(GIVEN RECORDS)

From an optimization exercise on the open Yosys and OpenROAD flow, aimed at small area, a short achievable clock period and few clock cycles per item; shortcuts taken in it are not production practice.
At most, simulation tests tie the RTL to the original design; equivalence was not proved.
The RTL of runs 4, 5 and 7 was laid out without a check of its function.
Power and IR drop assume default switching activity.

<file path="flow/config.mk">
export PLATFORM = sky130hd
export DESIGN_NAME = anim_frame_encoder
export DESIGN_NICKNAME = anim_frame_encoder
export VERILOG_FILES = /design/flow/design.v
export SDC_FILE = /design/flow/constraint.sdc
export NUM_CORES = 4
export LEC_CHECK = 0
export CAP_MARGIN = 20
export CORE_MARGIN = 2
export CORE_UTILIZATION = 40
export CTS_BUF_LIST = sky130_fd_sc_hd__clkbuf_8
export CTS_CLUSTER_DIAMETER = 60
export CTS_CLUSTER_SIZE = 20
export SETUP_SLACK_MARGIN = 5.0
export SLEW_MARGIN = 20
</file>
<file path="flow/constraint.sdc">
create_clock -name core_clock -period 8.0 [get_ports {clk}]
set_input_delay 1.6000 -clock core_clock [delete_from_list [all_inputs] [get_ports {clk}]]
set_output_delay 1.6000 -clock core_clock [all_outputs]
set_load 0.01 [all_outputs]
</file>
Source: an optimization exercise on an open RTL-to-GDS flow (aim: a short achievable clock period and few clock cycles). Production flows keep margins and buffers that such runs may drop. Only simulation tests tie the RTL to the original design; equivalence was not proved. Power figures rest on the tool's default switching activity, not on a simulated workload.

## flow/constraint.sdc

```tcl
create_clock -name core_clock -period 12.0 [get_ports {clk}]
set_input_delay 2.4000 -clock core_clock [delete_from_list [all_inputs] [get_ports {clk}]]
set_output_delay 2.4000 -clock core_clock [all_outputs]
set_load 0.01 [all_outputs]
```

## flow/config.mk

```make
export PLATFORM = sky130hd
export DESIGN_NAME = uc1609_framer
export DESIGN_NICKNAME = uc1609_framer
export VERILOG_FILES = /design/flow/design.v
export SDC_FILE = /design/flow/constraint.sdc
export NUM_CORES = 4
export LEC_CHECK = 0
export CAP_MARGIN = 20
export CORE_MARGIN = 2
export CORE_UTILIZATION = 40
export SLEW_MARGIN = 20
```

## flow/run.sh

```bash
#!/bin/bash
# synth_recipe.tcl (not shown) runs the flow's synth.tcl, then flattens the netlist and writes it again
# the make line also repeats each setting of config.mk as NAME=value (left out here)
make -C /OpenROAD-flow-scripts/flow DESIGN_CONFIG=/design/flow/config.mk WORK_HOME=/design/flow/orfs CLKGATE_MAP_FILE= SYNTH_SCRIPT=/design/flow/synth_recipe.tcl finish
```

(End GIVEN RECORDS)

* TASK DETAILS
Every line of the records that includes the word "equivalence" should be gathered.

* TASK SOLUTION
At most, simulation tests tie the RTL to the original design; equivalence was not proved.
Source: an optimization exercise on an open RTL-to-GDS flow (aim: a short achievable clock period and few clock cycles). Production flows keep margins and buffers that such runs may drop. Only simulation tests tie the RTL to the original design; equivalence was not proved. Power figures rest on the tool's default switching activity, not on a simulated workload.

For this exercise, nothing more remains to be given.